Stored data entries
====================

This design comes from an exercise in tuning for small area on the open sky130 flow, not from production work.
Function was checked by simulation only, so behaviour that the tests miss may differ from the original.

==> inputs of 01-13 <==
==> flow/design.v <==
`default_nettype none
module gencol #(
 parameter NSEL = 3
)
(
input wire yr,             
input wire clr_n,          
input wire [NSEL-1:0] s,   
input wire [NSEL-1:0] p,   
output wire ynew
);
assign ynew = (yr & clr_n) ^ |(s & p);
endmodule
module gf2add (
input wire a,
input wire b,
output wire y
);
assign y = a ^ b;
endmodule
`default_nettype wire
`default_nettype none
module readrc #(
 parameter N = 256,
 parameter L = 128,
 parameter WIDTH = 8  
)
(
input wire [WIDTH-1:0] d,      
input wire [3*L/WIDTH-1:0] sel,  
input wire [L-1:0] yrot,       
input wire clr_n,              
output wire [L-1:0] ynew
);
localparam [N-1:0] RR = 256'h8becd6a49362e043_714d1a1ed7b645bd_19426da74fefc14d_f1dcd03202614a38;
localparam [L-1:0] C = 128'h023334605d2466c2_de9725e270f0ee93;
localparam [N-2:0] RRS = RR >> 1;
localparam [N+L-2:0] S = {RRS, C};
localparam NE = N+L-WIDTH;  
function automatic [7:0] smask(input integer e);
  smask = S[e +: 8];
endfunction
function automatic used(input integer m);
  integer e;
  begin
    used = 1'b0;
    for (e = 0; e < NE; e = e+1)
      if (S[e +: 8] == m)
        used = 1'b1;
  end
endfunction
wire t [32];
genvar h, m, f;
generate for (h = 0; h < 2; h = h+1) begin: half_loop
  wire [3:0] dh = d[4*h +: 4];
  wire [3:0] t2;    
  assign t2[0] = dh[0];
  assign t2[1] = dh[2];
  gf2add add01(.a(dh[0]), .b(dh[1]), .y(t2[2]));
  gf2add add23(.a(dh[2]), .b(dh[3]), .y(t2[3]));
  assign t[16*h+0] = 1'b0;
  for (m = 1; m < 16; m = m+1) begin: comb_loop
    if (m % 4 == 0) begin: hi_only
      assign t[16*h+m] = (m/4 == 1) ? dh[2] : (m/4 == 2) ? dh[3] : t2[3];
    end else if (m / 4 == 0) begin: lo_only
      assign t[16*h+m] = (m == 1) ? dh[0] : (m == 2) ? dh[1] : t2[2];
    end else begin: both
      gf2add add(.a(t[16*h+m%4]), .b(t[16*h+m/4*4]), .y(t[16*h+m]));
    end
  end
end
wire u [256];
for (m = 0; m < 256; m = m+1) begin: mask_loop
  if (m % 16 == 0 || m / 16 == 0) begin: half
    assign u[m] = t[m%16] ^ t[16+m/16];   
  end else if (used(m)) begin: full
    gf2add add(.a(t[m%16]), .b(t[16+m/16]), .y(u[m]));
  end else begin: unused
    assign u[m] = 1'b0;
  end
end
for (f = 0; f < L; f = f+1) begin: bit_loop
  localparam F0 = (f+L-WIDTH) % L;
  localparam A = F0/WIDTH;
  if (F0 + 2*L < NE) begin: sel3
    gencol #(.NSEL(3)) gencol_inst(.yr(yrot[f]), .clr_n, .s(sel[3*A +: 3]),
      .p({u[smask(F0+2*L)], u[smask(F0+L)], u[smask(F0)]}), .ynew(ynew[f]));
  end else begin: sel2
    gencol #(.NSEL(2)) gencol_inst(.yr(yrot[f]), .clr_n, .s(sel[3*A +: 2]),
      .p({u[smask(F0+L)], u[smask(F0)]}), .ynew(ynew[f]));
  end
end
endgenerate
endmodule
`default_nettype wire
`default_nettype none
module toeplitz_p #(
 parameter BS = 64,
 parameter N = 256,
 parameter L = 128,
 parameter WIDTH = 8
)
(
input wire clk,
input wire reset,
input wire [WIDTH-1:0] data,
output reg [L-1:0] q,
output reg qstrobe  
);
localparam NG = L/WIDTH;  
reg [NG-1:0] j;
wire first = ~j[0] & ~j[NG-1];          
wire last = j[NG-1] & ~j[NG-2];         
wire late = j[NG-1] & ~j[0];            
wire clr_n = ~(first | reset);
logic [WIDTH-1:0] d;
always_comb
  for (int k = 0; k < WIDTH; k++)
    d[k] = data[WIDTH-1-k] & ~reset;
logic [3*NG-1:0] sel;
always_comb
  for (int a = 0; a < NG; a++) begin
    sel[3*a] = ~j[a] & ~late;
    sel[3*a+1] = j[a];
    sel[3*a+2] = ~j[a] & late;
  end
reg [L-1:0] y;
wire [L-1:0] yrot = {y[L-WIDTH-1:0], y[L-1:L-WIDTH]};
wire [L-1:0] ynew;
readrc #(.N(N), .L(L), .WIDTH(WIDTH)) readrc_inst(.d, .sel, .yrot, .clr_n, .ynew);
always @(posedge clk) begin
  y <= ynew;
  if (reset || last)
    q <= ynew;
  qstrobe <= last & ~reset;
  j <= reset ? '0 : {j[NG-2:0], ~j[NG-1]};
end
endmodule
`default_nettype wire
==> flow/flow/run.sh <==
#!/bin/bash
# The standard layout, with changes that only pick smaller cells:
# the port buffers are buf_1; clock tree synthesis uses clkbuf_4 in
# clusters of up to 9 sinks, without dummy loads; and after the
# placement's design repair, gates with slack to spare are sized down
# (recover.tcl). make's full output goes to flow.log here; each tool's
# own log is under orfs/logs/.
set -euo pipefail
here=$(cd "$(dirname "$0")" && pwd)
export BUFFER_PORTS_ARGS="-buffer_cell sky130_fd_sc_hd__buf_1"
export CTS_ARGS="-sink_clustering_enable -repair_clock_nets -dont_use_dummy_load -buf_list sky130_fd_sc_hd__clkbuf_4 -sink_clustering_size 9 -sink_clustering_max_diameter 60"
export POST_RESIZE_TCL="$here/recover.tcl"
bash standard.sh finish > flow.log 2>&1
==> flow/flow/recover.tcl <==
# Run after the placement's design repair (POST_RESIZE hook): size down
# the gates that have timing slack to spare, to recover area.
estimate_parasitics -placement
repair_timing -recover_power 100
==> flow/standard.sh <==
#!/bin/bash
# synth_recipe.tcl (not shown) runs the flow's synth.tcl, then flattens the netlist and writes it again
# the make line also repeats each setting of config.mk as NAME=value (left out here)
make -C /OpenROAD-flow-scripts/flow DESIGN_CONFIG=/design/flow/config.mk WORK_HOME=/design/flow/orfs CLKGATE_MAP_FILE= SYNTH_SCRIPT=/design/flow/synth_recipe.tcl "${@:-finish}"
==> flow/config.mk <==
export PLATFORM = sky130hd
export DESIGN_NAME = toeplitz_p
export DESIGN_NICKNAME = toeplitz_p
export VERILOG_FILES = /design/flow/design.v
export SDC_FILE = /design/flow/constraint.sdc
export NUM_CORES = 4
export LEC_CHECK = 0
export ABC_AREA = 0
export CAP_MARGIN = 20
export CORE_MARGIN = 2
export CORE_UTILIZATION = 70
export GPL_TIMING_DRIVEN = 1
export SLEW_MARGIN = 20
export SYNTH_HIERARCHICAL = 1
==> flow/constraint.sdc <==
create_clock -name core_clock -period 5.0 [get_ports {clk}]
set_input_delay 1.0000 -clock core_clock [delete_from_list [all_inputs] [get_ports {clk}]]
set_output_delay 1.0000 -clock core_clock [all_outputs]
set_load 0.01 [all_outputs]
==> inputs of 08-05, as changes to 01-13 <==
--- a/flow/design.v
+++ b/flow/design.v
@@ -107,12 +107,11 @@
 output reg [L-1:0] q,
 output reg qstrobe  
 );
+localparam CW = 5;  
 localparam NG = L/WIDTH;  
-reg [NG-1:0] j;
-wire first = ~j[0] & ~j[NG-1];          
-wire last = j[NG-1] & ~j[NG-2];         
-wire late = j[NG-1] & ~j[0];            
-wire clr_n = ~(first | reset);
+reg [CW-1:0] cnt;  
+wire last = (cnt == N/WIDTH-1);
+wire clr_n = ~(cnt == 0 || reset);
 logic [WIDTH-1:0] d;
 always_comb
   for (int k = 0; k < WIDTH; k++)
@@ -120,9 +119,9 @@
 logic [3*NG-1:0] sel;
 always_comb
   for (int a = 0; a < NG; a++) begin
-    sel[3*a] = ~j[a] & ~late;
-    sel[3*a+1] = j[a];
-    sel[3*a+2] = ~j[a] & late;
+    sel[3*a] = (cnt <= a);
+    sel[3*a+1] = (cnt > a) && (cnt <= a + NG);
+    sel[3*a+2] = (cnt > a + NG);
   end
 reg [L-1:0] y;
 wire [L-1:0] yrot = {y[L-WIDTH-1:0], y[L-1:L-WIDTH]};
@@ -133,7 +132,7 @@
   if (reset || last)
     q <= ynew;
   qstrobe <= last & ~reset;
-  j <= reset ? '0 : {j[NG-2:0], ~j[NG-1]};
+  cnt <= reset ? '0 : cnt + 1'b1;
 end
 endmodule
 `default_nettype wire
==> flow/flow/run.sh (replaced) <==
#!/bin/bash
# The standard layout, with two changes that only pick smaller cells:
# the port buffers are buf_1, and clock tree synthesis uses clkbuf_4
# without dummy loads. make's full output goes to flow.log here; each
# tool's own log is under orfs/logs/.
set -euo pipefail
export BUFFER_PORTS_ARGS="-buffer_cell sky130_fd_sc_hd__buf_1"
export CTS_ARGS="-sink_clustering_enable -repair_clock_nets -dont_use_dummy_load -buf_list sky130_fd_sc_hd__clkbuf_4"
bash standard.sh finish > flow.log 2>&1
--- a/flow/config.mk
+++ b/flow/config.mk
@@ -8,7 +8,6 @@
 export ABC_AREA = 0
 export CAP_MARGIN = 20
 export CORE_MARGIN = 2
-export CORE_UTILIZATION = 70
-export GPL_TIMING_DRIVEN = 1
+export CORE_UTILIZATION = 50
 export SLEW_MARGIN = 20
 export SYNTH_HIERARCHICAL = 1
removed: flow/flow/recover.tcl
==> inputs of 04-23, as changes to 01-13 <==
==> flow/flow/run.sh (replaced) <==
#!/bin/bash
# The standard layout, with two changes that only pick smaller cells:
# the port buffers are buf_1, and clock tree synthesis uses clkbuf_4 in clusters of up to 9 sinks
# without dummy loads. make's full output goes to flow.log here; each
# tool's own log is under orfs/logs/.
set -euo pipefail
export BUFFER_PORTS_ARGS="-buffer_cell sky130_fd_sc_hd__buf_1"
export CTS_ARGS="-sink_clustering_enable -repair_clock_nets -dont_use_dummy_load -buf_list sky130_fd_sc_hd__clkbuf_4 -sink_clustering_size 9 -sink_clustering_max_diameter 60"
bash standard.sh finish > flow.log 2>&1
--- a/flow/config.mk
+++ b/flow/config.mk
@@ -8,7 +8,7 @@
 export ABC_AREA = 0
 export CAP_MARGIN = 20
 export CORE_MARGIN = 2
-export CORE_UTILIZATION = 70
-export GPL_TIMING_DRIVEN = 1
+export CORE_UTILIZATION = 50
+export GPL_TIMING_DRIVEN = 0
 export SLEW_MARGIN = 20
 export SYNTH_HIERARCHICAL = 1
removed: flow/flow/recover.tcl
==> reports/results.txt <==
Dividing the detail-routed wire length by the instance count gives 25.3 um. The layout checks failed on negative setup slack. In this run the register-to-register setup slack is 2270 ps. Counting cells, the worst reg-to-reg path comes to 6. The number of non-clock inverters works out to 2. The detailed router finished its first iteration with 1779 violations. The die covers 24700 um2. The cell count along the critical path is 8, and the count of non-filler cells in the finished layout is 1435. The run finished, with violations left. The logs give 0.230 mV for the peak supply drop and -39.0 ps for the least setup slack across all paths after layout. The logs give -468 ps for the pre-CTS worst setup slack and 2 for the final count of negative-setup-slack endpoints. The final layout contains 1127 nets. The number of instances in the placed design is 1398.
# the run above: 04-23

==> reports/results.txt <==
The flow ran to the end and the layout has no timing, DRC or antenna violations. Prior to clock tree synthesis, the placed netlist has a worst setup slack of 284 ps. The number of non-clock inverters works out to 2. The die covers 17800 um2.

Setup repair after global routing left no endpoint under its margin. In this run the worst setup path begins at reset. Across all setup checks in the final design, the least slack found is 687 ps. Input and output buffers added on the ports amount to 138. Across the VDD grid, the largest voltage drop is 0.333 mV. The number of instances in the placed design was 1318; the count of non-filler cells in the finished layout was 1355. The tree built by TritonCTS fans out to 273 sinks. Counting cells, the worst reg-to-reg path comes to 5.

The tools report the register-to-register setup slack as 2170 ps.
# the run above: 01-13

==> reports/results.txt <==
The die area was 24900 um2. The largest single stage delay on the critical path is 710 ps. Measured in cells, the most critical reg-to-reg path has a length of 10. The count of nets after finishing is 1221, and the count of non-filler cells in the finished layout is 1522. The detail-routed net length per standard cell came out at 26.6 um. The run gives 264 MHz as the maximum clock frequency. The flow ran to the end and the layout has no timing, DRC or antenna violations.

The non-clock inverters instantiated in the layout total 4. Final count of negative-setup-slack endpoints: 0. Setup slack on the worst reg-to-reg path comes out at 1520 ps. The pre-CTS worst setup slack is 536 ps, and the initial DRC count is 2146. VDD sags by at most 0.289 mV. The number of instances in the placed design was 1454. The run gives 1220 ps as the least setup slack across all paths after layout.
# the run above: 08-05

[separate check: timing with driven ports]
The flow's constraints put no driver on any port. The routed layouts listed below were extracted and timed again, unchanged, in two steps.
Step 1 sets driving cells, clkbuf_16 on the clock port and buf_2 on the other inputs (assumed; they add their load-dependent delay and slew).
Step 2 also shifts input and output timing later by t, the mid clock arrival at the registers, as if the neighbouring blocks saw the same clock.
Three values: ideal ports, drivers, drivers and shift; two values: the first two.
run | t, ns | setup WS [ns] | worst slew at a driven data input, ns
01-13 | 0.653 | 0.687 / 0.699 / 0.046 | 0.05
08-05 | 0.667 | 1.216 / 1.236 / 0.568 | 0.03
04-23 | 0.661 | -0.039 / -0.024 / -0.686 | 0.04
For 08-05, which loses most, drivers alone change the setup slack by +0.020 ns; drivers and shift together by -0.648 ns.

====================

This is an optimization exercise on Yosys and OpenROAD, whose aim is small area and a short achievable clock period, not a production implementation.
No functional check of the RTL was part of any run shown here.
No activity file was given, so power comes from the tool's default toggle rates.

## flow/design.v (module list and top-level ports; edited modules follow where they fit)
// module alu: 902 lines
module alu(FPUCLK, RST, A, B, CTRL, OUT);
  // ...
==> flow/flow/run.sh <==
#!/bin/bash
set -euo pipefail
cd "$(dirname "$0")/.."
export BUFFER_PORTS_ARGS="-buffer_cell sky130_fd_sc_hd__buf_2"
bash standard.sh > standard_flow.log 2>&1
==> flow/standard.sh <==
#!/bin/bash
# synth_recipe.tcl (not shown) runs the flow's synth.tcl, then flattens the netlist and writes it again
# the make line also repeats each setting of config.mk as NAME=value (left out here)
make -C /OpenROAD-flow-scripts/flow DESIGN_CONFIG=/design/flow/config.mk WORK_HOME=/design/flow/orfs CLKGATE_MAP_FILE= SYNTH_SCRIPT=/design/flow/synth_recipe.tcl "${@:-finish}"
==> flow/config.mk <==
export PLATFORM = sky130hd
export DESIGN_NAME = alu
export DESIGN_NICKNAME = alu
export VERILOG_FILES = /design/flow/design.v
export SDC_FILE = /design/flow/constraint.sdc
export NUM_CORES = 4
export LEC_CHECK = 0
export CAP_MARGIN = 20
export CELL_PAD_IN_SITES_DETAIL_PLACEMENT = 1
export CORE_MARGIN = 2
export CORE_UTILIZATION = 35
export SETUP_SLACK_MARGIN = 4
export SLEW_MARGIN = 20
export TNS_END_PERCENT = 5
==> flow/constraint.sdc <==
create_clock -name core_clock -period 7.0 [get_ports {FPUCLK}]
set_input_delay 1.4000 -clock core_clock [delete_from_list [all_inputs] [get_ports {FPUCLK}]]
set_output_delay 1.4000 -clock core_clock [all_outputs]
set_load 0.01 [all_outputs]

====================

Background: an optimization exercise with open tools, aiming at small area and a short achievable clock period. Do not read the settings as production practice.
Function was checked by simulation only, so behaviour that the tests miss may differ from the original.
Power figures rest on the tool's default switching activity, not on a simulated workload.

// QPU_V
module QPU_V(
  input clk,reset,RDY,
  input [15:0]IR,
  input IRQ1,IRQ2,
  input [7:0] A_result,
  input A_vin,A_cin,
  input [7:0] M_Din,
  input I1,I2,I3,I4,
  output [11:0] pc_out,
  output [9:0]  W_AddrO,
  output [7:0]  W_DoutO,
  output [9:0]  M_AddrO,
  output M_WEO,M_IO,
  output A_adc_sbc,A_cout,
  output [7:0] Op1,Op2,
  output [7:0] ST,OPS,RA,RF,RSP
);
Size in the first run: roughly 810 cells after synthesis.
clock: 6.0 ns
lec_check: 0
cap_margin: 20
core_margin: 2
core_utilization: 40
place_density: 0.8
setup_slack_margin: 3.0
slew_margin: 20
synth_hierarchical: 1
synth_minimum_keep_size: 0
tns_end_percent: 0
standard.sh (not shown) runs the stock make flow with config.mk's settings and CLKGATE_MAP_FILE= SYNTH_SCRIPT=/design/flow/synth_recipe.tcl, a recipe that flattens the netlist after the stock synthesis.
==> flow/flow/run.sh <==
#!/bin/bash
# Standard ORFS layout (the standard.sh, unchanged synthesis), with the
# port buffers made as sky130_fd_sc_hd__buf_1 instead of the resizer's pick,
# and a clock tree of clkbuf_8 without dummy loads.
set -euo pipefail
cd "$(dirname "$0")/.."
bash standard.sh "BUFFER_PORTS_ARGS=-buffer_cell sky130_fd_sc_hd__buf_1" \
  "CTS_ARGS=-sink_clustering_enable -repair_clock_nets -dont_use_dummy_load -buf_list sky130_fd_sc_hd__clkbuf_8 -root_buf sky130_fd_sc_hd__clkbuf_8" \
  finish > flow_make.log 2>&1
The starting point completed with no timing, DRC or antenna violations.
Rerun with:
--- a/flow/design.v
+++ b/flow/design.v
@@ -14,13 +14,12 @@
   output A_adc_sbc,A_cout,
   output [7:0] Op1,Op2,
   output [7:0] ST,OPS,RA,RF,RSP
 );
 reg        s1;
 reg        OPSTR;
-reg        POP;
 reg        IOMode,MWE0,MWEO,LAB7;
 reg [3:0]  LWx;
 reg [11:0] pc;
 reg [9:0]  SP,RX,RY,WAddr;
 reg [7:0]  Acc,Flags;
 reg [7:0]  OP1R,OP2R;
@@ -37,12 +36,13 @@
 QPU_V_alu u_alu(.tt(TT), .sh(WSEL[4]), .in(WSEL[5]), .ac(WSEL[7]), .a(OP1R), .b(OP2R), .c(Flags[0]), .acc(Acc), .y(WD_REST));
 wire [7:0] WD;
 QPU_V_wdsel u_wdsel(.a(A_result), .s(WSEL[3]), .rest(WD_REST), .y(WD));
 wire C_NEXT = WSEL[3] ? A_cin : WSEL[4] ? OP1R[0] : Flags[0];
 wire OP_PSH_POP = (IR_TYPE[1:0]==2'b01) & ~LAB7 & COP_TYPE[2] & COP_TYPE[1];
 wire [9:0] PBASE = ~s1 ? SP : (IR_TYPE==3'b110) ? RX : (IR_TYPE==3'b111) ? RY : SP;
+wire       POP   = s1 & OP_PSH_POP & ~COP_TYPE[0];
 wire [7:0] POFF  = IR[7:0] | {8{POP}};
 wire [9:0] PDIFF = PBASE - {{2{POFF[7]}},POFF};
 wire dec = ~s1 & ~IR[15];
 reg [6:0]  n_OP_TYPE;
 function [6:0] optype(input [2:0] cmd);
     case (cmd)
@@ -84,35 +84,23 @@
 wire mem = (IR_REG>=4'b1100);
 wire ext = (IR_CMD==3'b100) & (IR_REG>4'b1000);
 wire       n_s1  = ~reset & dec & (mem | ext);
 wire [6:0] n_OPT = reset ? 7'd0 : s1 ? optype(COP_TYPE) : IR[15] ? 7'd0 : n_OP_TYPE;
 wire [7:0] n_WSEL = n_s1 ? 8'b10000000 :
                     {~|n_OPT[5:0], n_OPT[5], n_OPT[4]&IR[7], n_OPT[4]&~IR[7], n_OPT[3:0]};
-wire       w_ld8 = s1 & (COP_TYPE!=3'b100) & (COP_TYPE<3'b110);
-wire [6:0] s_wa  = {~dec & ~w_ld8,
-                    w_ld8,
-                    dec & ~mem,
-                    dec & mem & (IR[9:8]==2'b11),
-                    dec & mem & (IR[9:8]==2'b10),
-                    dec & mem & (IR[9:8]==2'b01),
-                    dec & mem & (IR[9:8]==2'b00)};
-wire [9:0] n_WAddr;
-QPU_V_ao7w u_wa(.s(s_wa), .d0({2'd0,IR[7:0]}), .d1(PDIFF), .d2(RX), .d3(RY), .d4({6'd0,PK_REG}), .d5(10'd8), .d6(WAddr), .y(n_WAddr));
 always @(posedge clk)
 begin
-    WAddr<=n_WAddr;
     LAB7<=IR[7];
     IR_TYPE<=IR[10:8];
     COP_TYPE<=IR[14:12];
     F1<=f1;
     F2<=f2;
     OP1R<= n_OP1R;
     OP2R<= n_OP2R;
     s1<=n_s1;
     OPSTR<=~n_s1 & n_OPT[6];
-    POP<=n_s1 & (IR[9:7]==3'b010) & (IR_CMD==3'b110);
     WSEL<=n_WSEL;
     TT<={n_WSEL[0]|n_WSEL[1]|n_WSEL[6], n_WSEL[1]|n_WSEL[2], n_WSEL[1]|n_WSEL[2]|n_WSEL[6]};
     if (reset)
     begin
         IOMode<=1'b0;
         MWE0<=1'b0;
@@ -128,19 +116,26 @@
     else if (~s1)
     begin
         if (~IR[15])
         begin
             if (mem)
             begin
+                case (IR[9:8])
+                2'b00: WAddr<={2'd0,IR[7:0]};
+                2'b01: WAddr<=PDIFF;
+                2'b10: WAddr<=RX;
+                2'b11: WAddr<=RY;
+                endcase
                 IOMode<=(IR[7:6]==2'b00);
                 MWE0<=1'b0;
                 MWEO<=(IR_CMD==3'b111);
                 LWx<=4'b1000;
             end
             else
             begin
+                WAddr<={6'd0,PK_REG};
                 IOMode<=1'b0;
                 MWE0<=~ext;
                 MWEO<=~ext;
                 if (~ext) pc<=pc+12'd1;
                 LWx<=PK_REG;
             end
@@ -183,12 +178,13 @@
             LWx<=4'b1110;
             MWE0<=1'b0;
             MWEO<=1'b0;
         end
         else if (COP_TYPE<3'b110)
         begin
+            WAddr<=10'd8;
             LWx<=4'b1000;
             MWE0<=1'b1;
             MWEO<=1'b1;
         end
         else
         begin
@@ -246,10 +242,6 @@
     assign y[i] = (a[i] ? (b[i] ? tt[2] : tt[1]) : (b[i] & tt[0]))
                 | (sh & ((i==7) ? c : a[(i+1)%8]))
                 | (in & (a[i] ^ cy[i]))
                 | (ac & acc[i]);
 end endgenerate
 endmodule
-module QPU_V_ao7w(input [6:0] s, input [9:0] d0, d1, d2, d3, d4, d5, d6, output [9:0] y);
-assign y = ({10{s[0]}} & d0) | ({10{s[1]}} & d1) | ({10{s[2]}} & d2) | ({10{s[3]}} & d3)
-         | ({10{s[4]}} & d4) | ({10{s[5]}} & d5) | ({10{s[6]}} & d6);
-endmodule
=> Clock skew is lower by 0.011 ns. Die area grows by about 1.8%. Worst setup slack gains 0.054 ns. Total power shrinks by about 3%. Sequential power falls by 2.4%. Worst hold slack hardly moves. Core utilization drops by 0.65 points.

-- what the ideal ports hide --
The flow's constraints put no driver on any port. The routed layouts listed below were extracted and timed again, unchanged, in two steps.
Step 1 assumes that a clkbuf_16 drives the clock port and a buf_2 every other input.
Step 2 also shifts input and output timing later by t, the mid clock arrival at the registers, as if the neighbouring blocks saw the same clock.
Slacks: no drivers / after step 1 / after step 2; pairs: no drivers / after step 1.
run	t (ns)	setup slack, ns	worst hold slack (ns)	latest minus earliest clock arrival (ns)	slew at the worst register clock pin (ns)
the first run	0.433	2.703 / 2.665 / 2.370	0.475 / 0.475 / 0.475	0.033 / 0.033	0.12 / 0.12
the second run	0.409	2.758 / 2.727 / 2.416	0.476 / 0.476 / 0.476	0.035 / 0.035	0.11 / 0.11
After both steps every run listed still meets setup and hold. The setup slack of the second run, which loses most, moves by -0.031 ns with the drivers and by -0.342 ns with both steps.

====================

What this task involves »
Pick out, from the lines above, every one that contains the string "netlist".

Solution for this exercise »
# synth_recipe.tcl (not shown) runs the flow's synth.tcl, then flattens the netlist and writes it again
The flow ran to the end and the layout has no timing, DRC or antenna violations. Prior to clock tree synthesis, the placed netlist has a worst setup slack of 284 ps. The number of non-clock inverters works out to 2. The die covers 17800 um2.
# synth_recipe.tcl (not shown) runs the flow's synth.tcl, then flattens the netlist and writes it again
standard.sh (not shown) runs the stock make flow with config.mk's settings and CLKGATE_MAP_FILE= SYNTH_SCRIPT=/design/flow/synth_recipe.tcl, a recipe that flattens the netlist after the stock synthesis.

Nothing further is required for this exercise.